Once active, the code could strip or inject HTTP headers to weaken site security policies, hijack affiliate traffic for monetization, inject scripts that enable click fraud and persistent tracking, and even auto-solve CAPTCHAs to keep malicious activity flowing. Researchers also observed the ability to load additional scripts on demand, extending control over the victim’s browser without obvious prompts.
Browser Add-ons You Should Remove Immediately to Stay Safe
The biggest lure was convenience: quick translations and one-click downloads. The most installed malicious item, “Google Translate in Right Click,” amassed more than 500,000 downloads. Another, “Translate Selected Text with Google,” drew nearly 160,000. Names like “YouTube Download,” “Instagram Downloader,” and “Save Image to Pinterest on Right Click” were built to blend into everyday workflows.
Other flagged entries include:
- One Key Translate
- Translate Selected Text with Right Click
- Ads Block Ultimate
- AdBlocker
- Amazon Price History
- Color Enhancer
- Cool Cursor
- Convert Everything
- RSS Feed
- Floating Player – PiP Mode
- Full Page Screenshot
- Page Screenshot Clipper
- YouTube Download
If any of these are on your machine, uninstall them, then restart the browser.

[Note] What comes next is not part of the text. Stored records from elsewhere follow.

===== src/rtl/queue_sensor_encoder.sv =====
// rtl/queue_sensor_encoder.sv - per-approach loop-detector debounce, event counting and queue sensor levels
module queue_sensor_encoder #(
  parameter int DEB     = 4,
  parameter int QMAX    = 15,
  parameter int FAR_POS = 5,
  parameter int CNT_W   = 4
) (
  input  logic                 clk,
  input  logic                 rst_n,
  input  logic [3:0]           arrive_raw,
  input  logic [3:0]           depart_raw,
  input  logic                 clear_err,
  output logic [3:0]           sensor_1th,
  output logic [3:0]           sensor_5th,
  output logic [4*CNT_W-1:0]   queue_len,
  output logic [3:0]           overflow,
  output logic [3:0]           underflow
);

  localparam logic [CNT_W-1:0] QMAX_C = CNT_W'(QMAX);
  localparam logic [CNT_W-1:0] FAR_C  = CNT_W'(FAR_POS);
  localparam logic [7:0]       DEB_LAST = 8'(DEB - 1);

  // Channels 0..3 are arrival loops, 4..7 the matching stop-line loops.
  logic [7:0]       raw, sync1, s, deb, deb_q, ev;
  logic [7:0]       dc [8];
  logic [CNT_W-1:0] cnt [4];
  logic [3:0]       sat, empty, arr_only, dep_only, ovf_new, udf_new;

  assign raw = {depart_raw, arrive_raw};
  assign ev  = deb & ~deb_q;

  always_ff @(posedge clk or negedge rst_n) begin
    if (!rst_n) begin
      sync1 <= '0;
      s     <= '0;
      deb   <= '0;
      deb_q <= '0;
      for (int i = 0; i < 8; i++) dc[i] <= '0;
    end else begin
      sync1 <= raw;
      s     <= sync1;
      deb_q <= deb;
      for (int i = 0; i < 8; i++) begin
        if (s[i] == deb[i]) begin
          dc[i] <= '0;
        end else if (dc[i] == DEB_LAST) begin
          deb[i] <= s[i];
          dc[i]  <= '0;
        end else begin
          dc[i] <= dc[i] + 8'd1;
        end
      end
    end
  end

  always_comb begin
    sat   = '0;
    empty = '0;
    for (int j = 0; j < 4; j++) begin
      sat[j]   = (cnt[j] == QMAX_C);
      empty[j] = (cnt[j] == '0);
    end
  end

  // Simultaneous arrival and departure cancel and never raise a flag.
  assign arr_only = ev[3:0] & ~ev[7:4];
  assign dep_only = ev[7:4] & ~ev[3:0];
  assign ovf_new  = arr_only & sat;
  assign udf_new  = dep_only & empty;

  always_ff @(posedge clk or negedge rst_n) begin
    if (!rst_n) begin
      for (int j = 0; j < 4; j++) cnt[j] <= '0;
      overflow   <= '0;
      underflow  <= '0;
      sensor_1th <= '0;
      sensor_5th <= '0;
      queue_len  <= '0;
    end else begin
      for (int j = 0; j < 4; j++) begin
        if (arr_only[j] && !sat[j]) begin
          cnt[j] <= cnt[j] + CNT_W'(1);
        end else if (dep_only[j] && !empty[j]) begin
          cnt[j] <= cnt[j] - CNT_W'(1);
        end
        queue_len[j*CNT_W +: CNT_W] <= cnt[j];
        sensor_1th[j] <= !empty[j];
        sensor_5th[j] <= (cnt[j] >= FAR_C);
      end
      // A new error in the clearing cycle survives the clear.
      overflow  <= (clear_err ? 4'b0 : overflow)  | ovf_new;
      underflow <= (clear_err ? 4'b0 : underflow) | udf_new;
    end
  end

endmodule


===== config.mk =====
export PLATFORM = sky130hd
export DESIGN_NAME = queue_sensor_encoder
export DESIGN_NICKNAME = d
export VERILOG_FILES = /design/src/rtl/queue_sensor_encoder.sv
export SDC_FILE = /design/constraint.sdc
export NUM_CORES = 1
export LEC_CHECK = 0
export CAP_MARGIN = 20
export CORE_ASPECT_RATIO = 0.8
export CORE_MARGIN = 3
export CORE_UTILIZATION = 33
export DETAILED_ROUTE_END_ITERATION = 12
export PLACE_DENSITY = 0.53
export SYNTH_ARGS = -nofsm -noshare
export SYNTH_HDL_FRONTEND = slang
export SYNTH_SLANG_ARGS = --single-unit

===== constraint.sdc =====
create_clock -name clk -period 2 [get_ports clk]
set_clock_uncertainty 0.05 [all_clocks]
set_input_delay 0.2 -clock clk [delete_from_list [all_inputs] [get_ports clk]]
set_output_delay 0.2 -clock clk [all_outputs]
set_load 0.005 [all_outputs]

* Word level (Yosys, flattened, before mapping)
Cells that the tools add are included.
** Operators by class
- Add/sub/neg operators :: 16
- Order comparisons :: 4
- Equal/unequal tests :: 20
- Multiplexer cells :: 26
- Bitwise logic cells :: 18
- Reductions and logical operators :: 32
** Operators with widths (number)
- $mux 8 :: 16
- $add 8x1->8 const B :: 8
- $eq 8x2->1 const B :: 8
- $mux 4 :: 10
- $add 4x1->4 const B :: 4
- $and 4x4->4 :: 4
- $eq 4x4->1 const B :: 4
- $ge 4x3->1 const B :: 4
- $logic_not 4->1 :: 4
- $reduce_and 2->1 :: 8
- $sub 4x1->4 const B :: 4
- $and 8x8->8 :: 1
- $eq 1x1->1 :: 8
- $logic_and 1x1->1 :: 8
- $logic_not 1->1 :: 8
- $not 1->1 :: 8
- $not 4->4 :: 2
- $not 8->8 :: 1
- $or 4x4->4 :: 2
- $reduce_bool 2->1 :: 4
** Word-level totals
- Register bits :: 144
- Bits of input ports :: 11
- Output and inout bits :: 32
- Logic and storage cells :: 144

* Longest topological paths before layout
- Depth after elaboration :: 7
- Gate-level depth with buffers :: 8
- Depth with buffers taken out :: 7

* Worst setup path after synthesis
No wires, ideal clock.
- Path type :: register to register
- Start point :: register deb_q[1]
- End point :: register cnt[11] (netlist name)
- Library setup time :: 0.079 ns
- Arrival :: 1.799 ns
- Required time :: 1.871 ns
- Path slack :: 0.072 ns
- Cell stages (with the launch flop) :: 8
- Path buffers :: 0
- Period minus slack after synthesis :: 1.928 ns
- Path through :: dfrtp_1 and2b_1 nand3_1 ha_1 a21o_2 a21oi_1 mux2i_1 xor2_1
** Between the ends
- Cells in the longest elaborated chain, start to end :: 6
- Elaborated cells on any way between the ends :: 9
- Those cells by class :: 1 x mux; 5 x bitwise; 3 x reduce/logical
** RTL lines
- start, declared :: line 25 : logic [7:0] raw, sync1, s, deb, deb_q, ev;
- start signal, assigned :: line 38 : deb_q <= '0;
- start signal, assigned :: line 43 : deb_q <= deb;
- $not 8->8 (*) :: line 31 : assign ev = deb & ~deb_q;
- $and 8x8->8 (*) :: line 31
- $not 4->4 :: line 68 : assign dep_only = ev[7:4] & ~ev[3:0];
- $and 4x4->4 :: line 68
- $logic_and 1x1->1 :: line 84 : end else if (dep_only[j] && !empty[j]) begin
- $reduce_bool 2->1 (no source line)
- end signal, assigned by index :: line 83 : cnt[j] <= cnt[j] + CNT_W'(1);
- end signal, assigned by index :: line 85 : cnt[j] <= cnt[j] - CNT_W'(1);
- end, declared :: line 27 : logic [CNT_W-1:0] cnt [4];
Mark *: on every way between the ends. The rest lies on a longest branch, timed or not.
A chain may end at the register's enable or synchronous reset.

* Worst setup path in the final report
- Start point :: register cnt[1] (netlist name)
- End point :: register cnt[3] (netlist name)
** Between the ends
- Cells in the longest elaborated chain, start to end :: 4
- Elaborated cells on any way between the ends :: 11
- Those cells by class :: 2 x add/sub; 1 x eq/ne; 2 x mux; 6 x reduce/logical
** RTL lines
- parallel branches: the longest is 4 deep, another holds $sub 4x1->4
Parallel ways; which one is timed is not known. The select of a mux whose other input is x is not followed.

==> flow_metrics.tcl <==
set metrics [dict create \
    outcome "finished, final reports clean" \
    synthTopCellsByArea "dfrtp_1, xor2_1, nor2_1" \
    nFillCells 1604 \
    routedWlPerCell_um 13.4 \
    synthXorXnorAreaFrac 0.0991 \
    dp.final_hpwl_um 7470 \
    track_usage 0.120 \
    grt_max_degree 39 \
    ys_seq_area_frac 0.600 \
    reg2reg_to "cnt[3]" \
    maxCapViolCount 0 \
    worst_ep_arrival_time_ns 2.18 \
    fin_util 0.436 \
    synth_compound_area_frac 0.0304 \
    r2r-start "cnt[1]" \
    grt_pass1_vias 4082 \
    cts_sinks 144 \
    synthArstFlopShare 1.00 \
    antenna_found_initial 0 \
    synth-edff-count 0 \
    io_buffer_count 42 \
    crit_fanout 5 \
    critPathKind "flip-flop to flip-flop" \
    max_freq_mhz 527 \
    max_slew_margin 0.686 \
    power_uw 11600 \
    fin_crit_ns 1.90 \
    reg2reg_slack_ns 0.10 \
    dieArea_um2 19900 \
    drt_iter0_markers 249 \
    final_nets 618 \
    rows 43 \
    synthTopCellsByCount "dfrtp_1, nor2_1, xor2_1" \
    fp.coreArea_um2 17600 \
    setup_viol 0 \
    netlist_area_um2 6010 \
    initial_core_util 0.341 \
    tightest_slew_ns 0.469 \
    leakage_uw 0.00353 \
    synth.distinct_cells 38 \
    antenna_cells 0 \
    multi_input_area_um2 2390 \
    cp.required_ns 2.29 \
    cts_tree "built" \
    synth_nets 523 \
    area_growth_pct 27.7 \
    ys.flop_type "dfrtp_1" \
    clock_latency_ns 0.41 \
    final.period_utilization 0.948 \
    reg2regPathDepth 7 \
    clk_pin_slew_ns 0.06 \
    ios 43 \
    synth_mux_area_frac 0.0400 \
    synth_fa_ha_area_frac 0.0467 \
    syn_inst 492 \
    power.density_nw_per_um2 1510 \
    synth_top_family_by_area "simple AND/OR/NAND/NOR gates" \
    register_area_um2 3600 \
    grt_pass1_wl_um 19200 \
    hold_path_class "primary input to flip-flop" \
    worstSetupStartpointType "flip-flop" \
    drc 0 \
    hold_viol 0 \
    worstHoldStart "depart_raw[1]" \
    synth-simple-area-share 0.175 \
    final_cells 825 \
    drv_slew 0 \
    synth_top_area_cell "dfrtp_1" \
    postRouteAntennaNets 0 \
    end_kind "flip-flop" \
    gp_congestion 0.812 \
    die_x_um 157 \
    dr_total_vias 3878 \
    pre_cts_slack_ns 0.0571 \
    htree_num_levels 4 \
    whs_path_depth 1 \
    drive_above_1_share 0.155 \
    ys_warn_count 0 \
    grt-ovfl-total 0 \
    die-height_um 127 \
    numCtsBuffers 17 \
    synth_seq_cells 144 \
    dr.pass1.iters 4 \
    ir_drop_mv 0.572 \
    post-synth-top-area-fraction 0.600 \
    avgSynthCellArea_um2 12.2 \
    dp_cells 787 \
    synth.most_common_cell "dfrtp_1" \
    cts-root-buf "clkbuf_16" \
    setup_slack_ns 0.103 \
    vias_per_cell 4.70 \
    clk_path_buf_depth 2 \
    holdPathEnd "sync1[5]" \
    drt-total-wl_um 11000 \
]
-- metal layers --
layer	vias to the layer above	global-route usage	wire (µm)
met1	1916	0.160	5270
met3	8	0.0447	484
li1	1886	-	-
met4	0	0.0417	106
met5	-	0	0
met2	68	0.181	5150
-- power breakdown --
group | total (µW) | internal (µW) | switching (µW)
Clock | 3450 | 2210 | 1240
Combinational | 3980 | 2050 | 1920
Sequential | 4170 | 3710 | 458
Total | 11600 | 7980 | 3620
-- area by class of cell --
class                      count  share of cell area
clock buffer                  18              0.0559
clock inverter                14              0.0276
multi-input combinational    336               0.311
timing repair buffer          78              0.0938
tap                          225              0.0367
sequential                   144               0.470
inverter                      10             0.00489
-- timing repair --
item | 4_1_cts | 5_1_grt
resized for setup | 0 | 10
hold endpoints to repair | 107 | 0
buffers inserted | 0 | 5
endpoints found under the setup margin | 0 | 8
hold buffers | 1 | 0
-- worst max-delay path: stages (launching register included) --
cell and delay, ns:
dfrtp_1 0.38, nand4_1 0.18, nand3_2 0.17, ha_1 0.31
a21o_1 0.15, a21oi_1 0.17, mux2i_1 0.25, xor2_1 0.15
-- cells in the final DEF, fill, tap and decap left out, types with 5 or more instances in the layout --
cell type        Yosys  layout
dfrtp_1            144     143
nor2_1              56      56
xor2_1              53      53
clkdlybuf4s50_1      0      41
buf_4                0      33
nand3_1             35      32
nand2_1             26      26
and3_1              23      23
clkbuf_16            0      17
ha_1                16      16
xnor2_1             15      14
nand2b_1            12      12
inv_1               10      10
mux2i_1              9       9
and2_1               8       8
o32ai_1              8       8
mux2_1               8       8
nor4b_1              7       7
nor3_1               7       7
nand4_1              7       7
or4_4                5       5
bufinv_16            0       5
-- sequential cells by signal, indices dropped and copies added (netlist names) --
signal / flops
deb_q: 8
s: 8
underflow: 4
cnt: 16
deb: 8
overflow: 4
sensor_1th: 4
dc: 64
sensor_5th: 4
queue_len: 16
sync1: 8
-- through the flow --
step | cell area [µm²] | hold slack, ns | TNS (ns)
global route | 7670 | 0.158 | -0.0574
detailed placement | 6950 | 0.0764 | 0
CTS | 7600 | 0.152 | 0
finish | 7670 | 0.176 | 0
floorplan | 6010 | -0.146 | 0
global placement | 6950 | 0.0767 | 0
-- logic make-up after synthesis --
logic type | count (synthesis)
multiplexers | 22
AND/OR/NAND/NOR | 199
XOR/XNOR | 68
buffers and inverters | 12
adder cells (fa/ha/maj) | 20
flip-flops | 144
AO/OA/AOI/OAI | 27
-- worst max path at each step --
stage | start | end | slack (ns) | depth (start not counted)
5_1_grt | cnt[1] | cnt[3] | -0.05 | 7
2_1_floorplan | deb_q[1] | cnt[11] | 0.07 | 7
4_1_cts | deb[1] | cnt[11] | 0.05 | 7
3_5_place_dp | deb_q[3] | cnt[3] | 0.06 | 7
3_3_place_gp | deb_q[1] | cnt[11] | 0.14 | 7
6_report | cnt[1] | cnt[3] | 0.10 | 7
Power figures use the tool's default switching activity.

Why These Browser Extensions Are So Effective at Evasion
Context-menu translators and media downloaders often request broad permissions to read and change data on visited sites, access the clipboard, or intercept network requests. Those powers can be legitimate for features like translating selected text or capturing a page, but they also provide a perfect foothold for ad fraud, affiliate hijacking, and data harvesting when abused. Industry groups have warned that browser-based fraud drains billions from the digital economy each year, and the delayed-execution tactic makes forensic traces even harder to connect to a specific install event.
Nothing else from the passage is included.